Answer with one number: the count of lines in the listing below that hold the word "final".

# # # # # # #

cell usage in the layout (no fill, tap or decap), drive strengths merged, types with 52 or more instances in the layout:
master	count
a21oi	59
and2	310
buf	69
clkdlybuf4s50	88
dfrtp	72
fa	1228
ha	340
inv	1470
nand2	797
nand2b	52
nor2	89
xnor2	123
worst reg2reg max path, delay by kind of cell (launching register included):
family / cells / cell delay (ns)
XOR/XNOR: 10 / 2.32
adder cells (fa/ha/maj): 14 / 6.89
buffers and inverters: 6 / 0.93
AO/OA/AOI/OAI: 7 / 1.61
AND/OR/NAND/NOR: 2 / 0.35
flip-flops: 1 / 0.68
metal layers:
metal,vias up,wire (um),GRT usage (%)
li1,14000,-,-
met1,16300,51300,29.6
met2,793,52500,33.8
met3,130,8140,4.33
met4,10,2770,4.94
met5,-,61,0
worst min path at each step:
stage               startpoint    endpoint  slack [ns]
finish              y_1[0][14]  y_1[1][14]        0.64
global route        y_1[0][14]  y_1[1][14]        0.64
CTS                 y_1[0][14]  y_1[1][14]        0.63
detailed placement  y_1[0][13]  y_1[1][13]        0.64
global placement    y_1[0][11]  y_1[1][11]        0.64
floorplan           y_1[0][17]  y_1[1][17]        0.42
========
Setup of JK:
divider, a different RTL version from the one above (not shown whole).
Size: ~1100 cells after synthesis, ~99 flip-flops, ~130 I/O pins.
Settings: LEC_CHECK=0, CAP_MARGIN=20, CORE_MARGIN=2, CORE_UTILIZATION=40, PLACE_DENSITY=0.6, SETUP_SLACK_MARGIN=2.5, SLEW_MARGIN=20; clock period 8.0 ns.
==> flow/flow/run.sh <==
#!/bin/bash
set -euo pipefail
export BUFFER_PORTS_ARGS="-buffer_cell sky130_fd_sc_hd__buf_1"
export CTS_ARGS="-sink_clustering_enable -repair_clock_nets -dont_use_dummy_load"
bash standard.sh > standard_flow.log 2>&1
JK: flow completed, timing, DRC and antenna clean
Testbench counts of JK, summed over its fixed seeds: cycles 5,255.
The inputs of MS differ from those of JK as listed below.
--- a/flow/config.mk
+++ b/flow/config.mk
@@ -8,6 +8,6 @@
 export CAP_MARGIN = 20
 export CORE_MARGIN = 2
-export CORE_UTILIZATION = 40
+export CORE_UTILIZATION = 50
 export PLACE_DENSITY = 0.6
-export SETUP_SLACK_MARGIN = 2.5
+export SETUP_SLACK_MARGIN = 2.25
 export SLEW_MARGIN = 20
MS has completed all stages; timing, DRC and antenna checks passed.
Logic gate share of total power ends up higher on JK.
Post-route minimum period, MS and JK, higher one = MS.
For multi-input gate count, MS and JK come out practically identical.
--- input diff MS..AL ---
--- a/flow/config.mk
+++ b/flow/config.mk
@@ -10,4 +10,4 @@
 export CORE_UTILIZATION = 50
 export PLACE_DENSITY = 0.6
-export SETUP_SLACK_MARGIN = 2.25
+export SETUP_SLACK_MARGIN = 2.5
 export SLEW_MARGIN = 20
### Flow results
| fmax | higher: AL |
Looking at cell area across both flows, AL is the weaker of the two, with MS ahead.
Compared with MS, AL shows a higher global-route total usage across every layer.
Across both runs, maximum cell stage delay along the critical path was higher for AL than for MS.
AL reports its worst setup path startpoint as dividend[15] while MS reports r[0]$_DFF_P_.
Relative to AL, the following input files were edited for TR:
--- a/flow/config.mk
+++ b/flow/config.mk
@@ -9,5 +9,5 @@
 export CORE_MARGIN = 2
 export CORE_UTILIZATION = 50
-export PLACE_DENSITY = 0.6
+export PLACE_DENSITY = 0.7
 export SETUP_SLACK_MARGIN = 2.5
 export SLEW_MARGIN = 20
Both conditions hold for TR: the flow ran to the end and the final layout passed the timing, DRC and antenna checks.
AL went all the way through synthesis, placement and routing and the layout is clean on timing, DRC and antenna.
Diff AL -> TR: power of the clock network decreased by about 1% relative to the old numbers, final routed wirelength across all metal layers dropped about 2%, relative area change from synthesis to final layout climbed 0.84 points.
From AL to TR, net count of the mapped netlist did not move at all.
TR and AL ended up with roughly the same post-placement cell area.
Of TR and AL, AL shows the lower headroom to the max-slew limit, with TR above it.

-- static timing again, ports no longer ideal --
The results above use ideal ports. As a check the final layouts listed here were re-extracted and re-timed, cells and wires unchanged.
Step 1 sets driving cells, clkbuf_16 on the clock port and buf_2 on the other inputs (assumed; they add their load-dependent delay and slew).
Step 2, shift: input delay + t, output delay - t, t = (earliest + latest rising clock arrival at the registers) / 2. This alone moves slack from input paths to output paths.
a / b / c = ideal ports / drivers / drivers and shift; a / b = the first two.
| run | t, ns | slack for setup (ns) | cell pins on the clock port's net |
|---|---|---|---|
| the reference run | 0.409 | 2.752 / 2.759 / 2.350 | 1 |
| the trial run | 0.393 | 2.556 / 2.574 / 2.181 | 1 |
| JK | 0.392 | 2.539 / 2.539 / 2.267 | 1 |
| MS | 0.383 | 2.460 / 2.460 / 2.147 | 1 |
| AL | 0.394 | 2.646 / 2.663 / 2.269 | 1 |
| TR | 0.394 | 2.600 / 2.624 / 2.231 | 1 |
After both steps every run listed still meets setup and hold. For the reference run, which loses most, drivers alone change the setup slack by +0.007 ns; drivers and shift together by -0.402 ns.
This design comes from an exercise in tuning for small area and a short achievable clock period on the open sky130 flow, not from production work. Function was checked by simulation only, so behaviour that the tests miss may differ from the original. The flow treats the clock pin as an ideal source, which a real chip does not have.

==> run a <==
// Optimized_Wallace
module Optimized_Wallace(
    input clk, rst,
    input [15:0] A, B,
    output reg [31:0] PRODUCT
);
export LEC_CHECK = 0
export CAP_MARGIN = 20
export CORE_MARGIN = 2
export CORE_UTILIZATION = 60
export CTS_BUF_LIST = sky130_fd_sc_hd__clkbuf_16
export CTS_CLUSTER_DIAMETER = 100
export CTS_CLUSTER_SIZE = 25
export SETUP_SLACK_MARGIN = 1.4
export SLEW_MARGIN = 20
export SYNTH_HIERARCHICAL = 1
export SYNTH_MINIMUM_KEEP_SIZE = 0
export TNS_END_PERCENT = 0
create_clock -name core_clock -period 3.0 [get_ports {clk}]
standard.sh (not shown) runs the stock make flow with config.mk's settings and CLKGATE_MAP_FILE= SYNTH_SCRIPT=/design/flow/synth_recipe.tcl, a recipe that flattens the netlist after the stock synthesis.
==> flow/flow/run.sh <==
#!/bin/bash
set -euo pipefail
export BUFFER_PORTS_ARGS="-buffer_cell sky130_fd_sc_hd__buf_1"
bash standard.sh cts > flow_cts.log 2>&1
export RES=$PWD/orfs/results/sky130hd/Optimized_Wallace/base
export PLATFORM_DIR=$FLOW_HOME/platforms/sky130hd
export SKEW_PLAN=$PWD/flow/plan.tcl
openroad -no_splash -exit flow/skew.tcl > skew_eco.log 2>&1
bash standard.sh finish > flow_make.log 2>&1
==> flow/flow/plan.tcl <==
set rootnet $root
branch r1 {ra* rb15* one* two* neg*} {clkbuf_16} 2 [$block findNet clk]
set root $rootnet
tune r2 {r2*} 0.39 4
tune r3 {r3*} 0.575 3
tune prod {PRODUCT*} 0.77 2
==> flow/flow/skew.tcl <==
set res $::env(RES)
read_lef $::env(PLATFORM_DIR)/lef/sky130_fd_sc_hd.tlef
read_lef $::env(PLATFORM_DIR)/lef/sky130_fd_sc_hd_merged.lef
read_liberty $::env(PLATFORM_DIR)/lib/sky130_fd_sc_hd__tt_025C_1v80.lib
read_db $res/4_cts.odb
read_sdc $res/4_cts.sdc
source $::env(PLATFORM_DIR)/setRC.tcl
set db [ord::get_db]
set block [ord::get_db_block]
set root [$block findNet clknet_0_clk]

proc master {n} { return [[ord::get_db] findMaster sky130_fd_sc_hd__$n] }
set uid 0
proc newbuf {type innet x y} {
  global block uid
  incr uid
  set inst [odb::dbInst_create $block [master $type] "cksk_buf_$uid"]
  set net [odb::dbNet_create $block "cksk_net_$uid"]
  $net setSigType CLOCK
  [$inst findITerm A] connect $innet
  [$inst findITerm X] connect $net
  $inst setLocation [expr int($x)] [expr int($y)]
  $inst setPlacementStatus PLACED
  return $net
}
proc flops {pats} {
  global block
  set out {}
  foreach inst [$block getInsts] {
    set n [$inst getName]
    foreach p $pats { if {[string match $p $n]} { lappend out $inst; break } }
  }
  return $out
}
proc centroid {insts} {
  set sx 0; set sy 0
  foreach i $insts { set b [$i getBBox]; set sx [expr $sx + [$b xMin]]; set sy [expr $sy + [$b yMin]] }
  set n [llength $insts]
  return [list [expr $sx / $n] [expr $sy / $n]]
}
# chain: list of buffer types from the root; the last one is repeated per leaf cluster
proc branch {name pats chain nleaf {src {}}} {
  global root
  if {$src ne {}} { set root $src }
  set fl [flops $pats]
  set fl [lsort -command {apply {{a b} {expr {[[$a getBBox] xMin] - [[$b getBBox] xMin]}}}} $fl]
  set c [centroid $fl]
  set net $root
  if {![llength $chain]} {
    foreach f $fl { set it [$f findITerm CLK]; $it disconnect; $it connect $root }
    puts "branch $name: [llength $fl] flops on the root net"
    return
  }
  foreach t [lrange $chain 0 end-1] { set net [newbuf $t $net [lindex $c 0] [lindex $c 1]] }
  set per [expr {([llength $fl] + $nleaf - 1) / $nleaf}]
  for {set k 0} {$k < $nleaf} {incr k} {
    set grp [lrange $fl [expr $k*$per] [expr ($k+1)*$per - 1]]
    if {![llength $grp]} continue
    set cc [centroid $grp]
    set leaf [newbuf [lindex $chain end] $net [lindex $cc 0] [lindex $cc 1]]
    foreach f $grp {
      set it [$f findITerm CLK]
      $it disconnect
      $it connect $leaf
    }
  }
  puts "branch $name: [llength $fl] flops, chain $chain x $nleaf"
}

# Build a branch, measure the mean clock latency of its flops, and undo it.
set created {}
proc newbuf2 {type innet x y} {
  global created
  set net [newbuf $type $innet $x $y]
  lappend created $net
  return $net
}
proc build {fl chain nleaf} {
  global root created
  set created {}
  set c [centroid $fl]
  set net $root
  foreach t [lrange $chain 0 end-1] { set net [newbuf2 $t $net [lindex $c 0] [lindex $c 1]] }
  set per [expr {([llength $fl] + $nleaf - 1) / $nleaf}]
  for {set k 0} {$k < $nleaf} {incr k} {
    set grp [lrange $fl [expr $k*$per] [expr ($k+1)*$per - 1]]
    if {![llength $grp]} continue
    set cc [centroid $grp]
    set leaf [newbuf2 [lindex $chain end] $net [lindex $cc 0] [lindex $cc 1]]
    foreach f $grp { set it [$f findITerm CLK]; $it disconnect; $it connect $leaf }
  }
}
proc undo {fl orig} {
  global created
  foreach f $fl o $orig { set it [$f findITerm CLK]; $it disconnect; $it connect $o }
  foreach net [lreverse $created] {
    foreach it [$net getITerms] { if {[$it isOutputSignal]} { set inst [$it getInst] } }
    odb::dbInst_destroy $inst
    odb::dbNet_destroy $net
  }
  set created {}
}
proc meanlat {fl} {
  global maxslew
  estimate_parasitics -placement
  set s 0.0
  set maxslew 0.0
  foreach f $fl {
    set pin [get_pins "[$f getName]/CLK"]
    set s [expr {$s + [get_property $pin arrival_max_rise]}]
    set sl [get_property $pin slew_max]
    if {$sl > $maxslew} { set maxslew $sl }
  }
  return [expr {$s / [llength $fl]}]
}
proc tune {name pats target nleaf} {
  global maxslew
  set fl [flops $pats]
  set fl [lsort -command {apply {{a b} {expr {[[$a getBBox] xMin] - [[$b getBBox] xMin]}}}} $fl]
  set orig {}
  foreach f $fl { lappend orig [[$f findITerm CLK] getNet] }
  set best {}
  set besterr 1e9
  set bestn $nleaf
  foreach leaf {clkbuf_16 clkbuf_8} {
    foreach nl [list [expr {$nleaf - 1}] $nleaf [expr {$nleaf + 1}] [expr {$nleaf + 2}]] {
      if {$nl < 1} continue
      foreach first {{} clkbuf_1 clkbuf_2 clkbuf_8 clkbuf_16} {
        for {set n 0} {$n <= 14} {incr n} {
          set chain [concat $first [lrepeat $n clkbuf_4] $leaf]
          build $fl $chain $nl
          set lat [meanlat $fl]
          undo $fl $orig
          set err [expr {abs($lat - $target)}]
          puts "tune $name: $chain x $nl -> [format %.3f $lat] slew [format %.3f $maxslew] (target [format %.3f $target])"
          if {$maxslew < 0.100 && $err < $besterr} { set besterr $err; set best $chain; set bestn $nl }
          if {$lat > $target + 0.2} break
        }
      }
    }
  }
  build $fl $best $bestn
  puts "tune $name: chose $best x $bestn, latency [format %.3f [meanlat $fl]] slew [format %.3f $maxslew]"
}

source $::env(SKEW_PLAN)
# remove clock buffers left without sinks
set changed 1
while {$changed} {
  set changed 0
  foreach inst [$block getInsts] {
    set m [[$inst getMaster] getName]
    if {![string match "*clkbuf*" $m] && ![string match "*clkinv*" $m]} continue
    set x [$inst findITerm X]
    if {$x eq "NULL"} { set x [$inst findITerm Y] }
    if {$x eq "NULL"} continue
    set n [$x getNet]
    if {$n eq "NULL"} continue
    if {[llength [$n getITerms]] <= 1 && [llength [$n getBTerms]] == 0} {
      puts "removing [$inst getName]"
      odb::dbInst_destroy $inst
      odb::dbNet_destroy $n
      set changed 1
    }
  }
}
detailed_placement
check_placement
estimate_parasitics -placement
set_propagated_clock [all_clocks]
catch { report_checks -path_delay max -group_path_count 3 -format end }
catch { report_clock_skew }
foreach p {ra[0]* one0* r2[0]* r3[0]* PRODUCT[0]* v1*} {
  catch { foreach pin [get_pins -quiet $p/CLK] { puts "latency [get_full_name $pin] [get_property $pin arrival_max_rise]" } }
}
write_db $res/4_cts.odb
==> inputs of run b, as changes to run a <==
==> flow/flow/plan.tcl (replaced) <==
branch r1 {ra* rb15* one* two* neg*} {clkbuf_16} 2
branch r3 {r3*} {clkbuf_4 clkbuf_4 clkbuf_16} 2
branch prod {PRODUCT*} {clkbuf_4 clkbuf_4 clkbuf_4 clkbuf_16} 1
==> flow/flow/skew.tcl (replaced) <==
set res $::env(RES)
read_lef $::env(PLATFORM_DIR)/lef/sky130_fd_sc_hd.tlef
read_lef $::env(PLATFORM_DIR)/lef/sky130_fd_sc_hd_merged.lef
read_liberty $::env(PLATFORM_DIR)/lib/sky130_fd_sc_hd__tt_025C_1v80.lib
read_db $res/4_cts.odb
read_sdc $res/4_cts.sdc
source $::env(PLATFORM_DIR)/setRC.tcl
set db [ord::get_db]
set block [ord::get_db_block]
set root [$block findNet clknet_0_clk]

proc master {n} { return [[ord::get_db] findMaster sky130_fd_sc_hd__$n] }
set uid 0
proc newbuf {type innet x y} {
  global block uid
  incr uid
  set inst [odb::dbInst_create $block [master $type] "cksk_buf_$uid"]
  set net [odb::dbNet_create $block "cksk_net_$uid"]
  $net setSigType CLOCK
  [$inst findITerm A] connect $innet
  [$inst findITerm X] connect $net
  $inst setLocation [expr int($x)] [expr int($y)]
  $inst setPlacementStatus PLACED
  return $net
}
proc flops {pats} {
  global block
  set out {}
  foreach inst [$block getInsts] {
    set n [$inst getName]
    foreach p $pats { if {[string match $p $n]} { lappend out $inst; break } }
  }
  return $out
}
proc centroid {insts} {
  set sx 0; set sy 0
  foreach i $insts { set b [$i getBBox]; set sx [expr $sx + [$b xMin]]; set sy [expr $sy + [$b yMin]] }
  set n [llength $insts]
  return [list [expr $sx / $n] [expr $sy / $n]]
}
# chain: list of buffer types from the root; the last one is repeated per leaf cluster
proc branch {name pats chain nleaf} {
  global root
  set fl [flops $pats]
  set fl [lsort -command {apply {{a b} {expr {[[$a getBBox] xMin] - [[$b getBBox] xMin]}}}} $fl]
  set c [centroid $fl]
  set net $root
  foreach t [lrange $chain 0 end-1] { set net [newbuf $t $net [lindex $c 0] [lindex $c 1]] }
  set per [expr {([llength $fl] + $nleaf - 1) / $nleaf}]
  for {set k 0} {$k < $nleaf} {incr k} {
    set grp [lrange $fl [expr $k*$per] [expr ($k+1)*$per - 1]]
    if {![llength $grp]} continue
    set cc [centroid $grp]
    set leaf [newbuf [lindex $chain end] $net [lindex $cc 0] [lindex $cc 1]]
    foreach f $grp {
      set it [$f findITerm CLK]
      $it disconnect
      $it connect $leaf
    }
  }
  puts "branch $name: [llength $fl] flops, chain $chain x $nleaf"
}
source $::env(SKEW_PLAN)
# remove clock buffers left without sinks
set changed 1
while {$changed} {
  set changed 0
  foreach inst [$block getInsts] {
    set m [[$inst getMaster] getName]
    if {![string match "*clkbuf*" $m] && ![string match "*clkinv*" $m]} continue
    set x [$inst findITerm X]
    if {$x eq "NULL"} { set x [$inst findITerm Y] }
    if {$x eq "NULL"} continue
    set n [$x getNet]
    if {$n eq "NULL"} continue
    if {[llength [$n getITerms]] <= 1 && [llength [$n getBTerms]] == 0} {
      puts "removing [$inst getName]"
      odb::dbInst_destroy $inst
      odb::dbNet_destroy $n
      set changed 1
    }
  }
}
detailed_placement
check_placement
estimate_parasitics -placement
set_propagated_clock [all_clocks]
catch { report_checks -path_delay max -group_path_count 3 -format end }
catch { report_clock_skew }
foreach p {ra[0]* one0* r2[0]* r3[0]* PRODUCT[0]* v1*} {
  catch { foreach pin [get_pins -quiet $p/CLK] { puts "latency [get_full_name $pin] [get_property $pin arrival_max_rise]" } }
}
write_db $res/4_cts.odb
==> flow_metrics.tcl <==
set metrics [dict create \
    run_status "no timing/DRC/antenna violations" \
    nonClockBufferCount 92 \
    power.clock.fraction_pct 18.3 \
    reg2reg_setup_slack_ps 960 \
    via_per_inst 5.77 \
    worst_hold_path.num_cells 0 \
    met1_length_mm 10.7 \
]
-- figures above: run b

# # # # # # #

**SOLUTION TO THIS PROBLEM:**
3